Nuova tegola sul prezzo del gas, dopo la guerra arriva il freddo
Sulla piazza di Amsterdam è già salito di oltre il 57% in due settimane
Una nuova tegola si sta per abbattere sul prezzo del gas dopo il balzo del 57,11% segnato al Ttf di Amsterdam in due settimane di guerra in Iran.

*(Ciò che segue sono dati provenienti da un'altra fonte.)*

<file path="config.mk">
export PLATFORM = sky130hd
export DESIGN_NAME = gs_expo_timer
export DESIGN_NICKNAME = d
export VERILOG_FILES = /design/src/rtl/gs_expo_timer.sv
export SDC_FILE = /design/constraint.sdc
export NUM_CORES = 1
export LEC_CHECK = 0
export ABC_AREA = 1
export CAP_MARGIN = 20
export CORE_MARGIN = 4
export CORE_UTILIZATION = 55
export CTS_BUF_LIST = sky130_fd_sc_hd__clkbuf_4
export DETAILED_ROUTE_END_ITERATION = 12
export GPL_ROUTABILITY_DRIVEN = 0
export PLACE_DENSITY = 0.82
export SLEW_MARGIN = 15
export SYNTH_ARGS = -nofsm -noshare
export SYNTH_HDL_FRONTEND = slang
export SYNTH_SLANG_ARGS = --single-unit
export TNS_END_PERCENT = 1
</file>
<file path="constraint.sdc">
create_clock -name clk -period 3.6 [get_ports clk]
set_input_delay 0.36 -clock clk [delete_from_list [all_inputs] [get_ports clk]]
set_output_delay 0.36 -clock clk [all_outputs]
set_load 0.03 [all_outputs]
</file>
<file path="src/rtl/gs_expo_timer.sv">
module gs_expo_timer #(
  parameter int CNT_W     = 12,
  parameter int GSEL_W    = 4,
  parameter int MAX_SHIFT = 8,
  parameter int MIN_VAL   = 10
) (
  input  logic              clk,
  input  logic              rst_n,
  input  logic              start_i,
  input  logic [CNT_W-1:0]  int_val_i,
  input  logic [GSEL_W-1:0] gran_sel_i,
  output logic              timeout_o,
  output logic              busy_o
);
  localparam int PRE_W = MAX_SHIFT;

  logic [CNT_W-1:0]  cnt_q, tgt_q, cnt_nxt, tgt_new;
  logic [PRE_W-1:0]  pre_q, mask_q, mask_new;
  logic [GSEL_W-1:0] shift_eff;
  logic              busy_q, to_q, tick, last;

  assign shift_eff = (gran_sel_i > GSEL_W'(MAX_SHIFT)) ? GSEL_W'(MAX_SHIFT) : gran_sel_i;
  assign tgt_new   = (int_val_i < CNT_W'(MIN_VAL)) ? CNT_W'(MIN_VAL) : int_val_i;

  for (genvar i = 0; i < PRE_W; i++) begin : g_mask
    assign mask_new[i] = (GSEL_W'(i) < shift_eff);
  end

  assign tick    = busy_q && ((pre_q & mask_q) == mask_q);
  assign cnt_nxt = cnt_q + CNT_W'(1);
  assign last    = tick && (cnt_nxt == tgt_q);

  always_ff @(posedge clk) begin
    if (!rst_n) begin
      busy_q <= 1'b0;
      to_q   <= 1'b0;
      cnt_q  <= '0;
      tgt_q  <= '0;
      pre_q  <= '0;
      mask_q <= '0;
    end else begin
      to_q <= 1'b0;
      if (start_i) begin
        busy_q <= 1'b1;
        cnt_q  <= '0;
        pre_q  <= '0;
        tgt_q  <= tgt_new;
        mask_q <= mask_new;
      end else if (busy_q) begin
        pre_q <= pre_q + PRE_W'(1);
        if (last) begin
          busy_q <= 1'b0;
          to_q   <= 1'b1;
        end else if (tick) begin
          cnt_q <= cnt_nxt;
        end
      end
    end
  end

  assign timeout_o = to_q;
  assign busy_o    = busy_q;

  AST_START_BUSY: assert property (@(posedge clk) disable iff (!rst_n)
    start_i |=> busy_o);
  AST_TO_END_RUN: assert property (@(posedge clk) disable iff (!rst_n)
    timeout_o |-> ($past(busy_o) && !$past(start_i) && !busy_o));
  AST_CNT_BELOW: assert property (@(posedge clk) disable iff (!rst_n)
    busy_o |-> (cnt_q < tgt_q));
  AST_TGT_MIN: assert property (@(posedge clk) disable iff (!rst_n)
    busy_o |-> (tgt_q >= CNT_W'(MIN_VAL)));
  AST_PULSE_ONE: assert property (@(posedge clk) disable iff (!rst_n)
    timeout_o |=> !timeout_o);
  AST_TO_IDLE: assert property (@(posedge clk) disable iff (!rst_n)
    timeout_o |-> !busy_o);
  AST_IDLE_QUIET: assert property (@(posedge clk) disable iff (!rst_n)
    (!busy_o && !start_i) |=> (!timeout_o && !busy_o));
endmodule

</file>
==> summary.txt <==
Worst setup path
  • CP Buf/Inv Count: 1
  • Reg-to-reg setup timing slack: 1.39 ns
  • Critical path cell sequence: clkdlybuf4s50_1
  • Worst-path maximum fanout: 18
  • WS Path Type: flop to output port
  • Critical Path End: busy_o
  • CP Depth: 1
  • CP arrival: 1.90 ns
  • Reg2Reg Depth: 14
  • Startpoint Class: flop
  • Worst stage delay on the critical path: 0.80 ns
  • Slowest CP cell: clkdlybuf4s50_1
  • CP endpoint kind: output port
  • Setup crit start: busy_o
  • Crit path max-delay family: buffers and inverters
  • Crit path required time: 3.24 ns
  • Reg2reg start: cnt_q[0]
  • Reg2Reg Capture Point: cnt_q[0]

Logic synthesis
  • Synthesized area per cell: 6.43 um2
  • Syn nets: 382
  • Synth Cell Area: 2320 um2
  • Synthesis-stage register bit count: 42
  • Cells after Synth: 361
  • Synth unique cells: 33
  • Sequential fraction of the synthesis area: 0.362
  • Synth warn: 0

STA
  • Slew @ Worst Pin: 0.660 ns
  • TNS Setup: 0 ns
  • Max Slew Vio Count: 0
  • Setup Viol. Count Final: 0
  • RSZ-0062 raised after global routing: false
  • Min Tclk post-route: 2.26 ns
  • Normalized max-slew margin: 0.559
  • Hold Vio Cnt, Final: 0
  • Fin Clk Skew: 0.0117 ns
  • Tcrit/Tclk final: 0.628
  • Fmax: 0.442 GHz

Die
  • Starting Density: 0.576
  • Area of the core: 4030 um2
  • X dimension of the die: 73.0 um
  • I/O Pins: 21
  • # rows: 23
  • Die area: 5320 um2
  • Die Y: 73.0 um

Final layout
  • Area grow syn2layout: 12.1%
  • Reg area: 841 um2
  • Leading cell types in the layout, fill and taps excluded: 93 x nand2_1, 58 x inv_1, 45 x nor2_1
  • Multi-input gate area: 1220 um2
  • Layout cell share with drive strength beyond 1: 0.0497
  • Commonest non-fill, non-tap cell in the layout: nand2_1
  • Number of fill cells in the layout: 385
  • ANT cells: 0
  • Layout Nets: 402

CTS
  • Worst-path clk slew: 0.12 ns
  • Clk_lat worst skew: 0.35 ns
  • Total clock sinks: 42
  • Post_cts resized: 0
  • CTS tree: done
  • Total number of H-tree levels: 2
  • CTS buffer count: 5
  • Hold buffers post-CTS: 0
  • Setup bufs post-CTS: 0
  • Max Root-Sink Buffers: 2
  • Root Buffer: clkbuf_4

Global route
  • Tot GR Track Use: 0.219
  • Global route total overflow: 0
  • First-pass GRT wire length: 9170 um
  • Pin count of the biggest net entering global routing: 21
  • Number of global-route vias before repair: 2182
  • Initial antenna violation count: 0

Detailed routing
  • Number of DRC markers in iteration 0: 206
  • WL/cell: 12.1 um
  • Final ANT Viol Nets: 0
  • Post-DR vias/cell: 5.32
  • Drc violations: 0
  • Via count: 2298
  • Detailed Routing Iterations Pass 1: 4
  • Final wirelength: 5220 um

Worst hold path
  • HP Class: flop to flop
  • Hold Startpoint: mask_q[3]

Pwr
  • Total Power: 843 uW
  • PD cells: 324 nW/um2
  • P_leak: 0.00110 uW
  • Maximum VDD drop: 0.273 mV

Run status
  • Status: finished clean

Flow run
  • Max Cap Viol: 0

Place
  • Dpl hpwl: 4010 um
  • IO buf count: 20
==> power by group <==
| part | switching [uW] | internal [uW] | leakage [uW] | total (uW) |
|---|---|---|---|---|
| sequential | 16.4 | 483 | 0.000344 | 500 |
| combinational | 61.3 | 48.6 | 0.000726 | 110 |
| clock | 153 | 81.1 | 0.0000331 | 234 |
==> Yosys cell counts (all sizes together) <==
| master | instances | area [um2] |
|---|---|---|
| inv | 58 | 218 |
| a22o | 1 | 8.76 |
| o22ai | 3 | 18.8 |
| nand2 | 97 | 379 |
| nor2 | 50 | 205 |
| nand4 | 13 | 81.3 |
| xor2 | 3 | 26.3 |
| o211ai | 2 | 15.0 |
| nor4 | 2 | 12.5 |
| clkinv | 1 | 3.75 |
| nor3 | 4 | 20.0 |
| nor3b | 1 | 7.51 |
| ha | 2 | 25.0 |
| o21ai | 20 | 100 |
| a21oi | 9 | 45.0 |
| dfxtp | 42 | 841 |
| xnor2 | 2 | 17.5 |
| o221ai | 1 | 8.76 |
| o211a | 1 | 10.0 |
| a32o | 2 | 20.0 |
| a31oi | 2 | 12.5 |
| clkbuf | 5 | 18.8 |
| buf | 3 | 23.8 |
| nand3 | 37 | 203 |
==> cell type report <==
type / instances / share of cell area
multi-input combinational: 252 / 0.467
clock buffer: 6 / 0.0173
clock inverter: 2 / 0.00337
timing repair buffer: 21 / 0.0798
inverter: 59 / 0.0851
sequential: 42 / 0.323
tap: 50 / 0.0240
==> kinds of logic after synthesis <==
group | share of synthesized area
and+or+nand+nor | 0.391
buffers and inverters | 0.114
DFF | 0.362
AOI/OAI and AO/OA | 0.103
xor gates and xnor gates | 0.0189
adders and majority gates | 0.0108
==> metal layers <==
layer / wire [um] / track usage / up-vias / part of all wire
met5: 0 / 0 / - / 0
met4: 101 / 0.0861 / 0 / 0.019
met3: 234 / 0.0455 / 10 / 0.045
met2: 2410 / 0.363 / 58 / 0.46
met1: 2480 / 0.279 / 1034 / 0.47
li1: - / - / 1196 / -
==> how the worst min path moves through the flow <==
stage	to	slack, ns	cells past startpoint
after floorplan	mask_q[7]	0.44	1
after global placement	mask_q[7]	0.45	1
after detailed placement	mask_q[7]	0.46	1
after CTS	mask_q[3]	0.49	2
after global routing	mask_q[3]	0.51	2
final	mask_q[3]	0.49	2
==> flip-flops by register name (all words and copies together) (netlist names) <==
signal,flops
timeout_o,1
busy_o,1
pre_q,8
mask_q,8
tgt_q,12
cnt_q,12
==> metrics by stage <==
step	util	setup slack [ns]	instances	area, um2	hold WS [ns]
6_report	0.646	1.34	432	2600	0.486
5_1_grt	0.646	1.15	432	2600	0.514
4_1_cts	0.646	1.33	432	2600	0.491
3_5_place_dp	0.633	1.41	424	2550	0.462
3_3_place_gp	0.633	1.49	424	2550	0.455
2_1_floorplan	-	1.73	361	2320	0.440
Note: power is estimated with default switching activity, not from simulation.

Secondo BloombergNef, specializzata nella ricerca e nell'analisi dei mercati dell'energia, dei trasporti, dell'industria, delle costruzioni e dell'agricoltura, "già le previsioni dello scorso 11 marzo indicavano un significativo calo di temperatura nell'ultima parte del mese e gli ultimi aggiornamenti lo confermano, perché i segnali dell'arrivo del freddo non sono scomparsi, confermando la severità dell'ondata". Di conseguenza "la precipitazione delle temperature potrebbe alzare la richiesta di riscaldamento a fine stagione spingendo i prezzi al rialzo nel caso in cui ci fosse una minor produzione di rinnovabili". Secondo le previsioni meteorologiche in Europa centro-settentrionale fino a sabato prossimo le temperature minime potranno avvicinarsi agli zero gradi nella Svizzera centrale, in Germania, Olanda e nel Regno Unito. Nel frattempo le scorte Ue sono scese sotto il 30% portandosi al 29,11% a 332,58 TWh. Si mantengono poco sopra al 45% le scorte italiane a 91,53 TWh, confermandosi pari a quasi 1/3 del totale mentre quelle tedesche scendono al 21,93% a 55,08 TWh.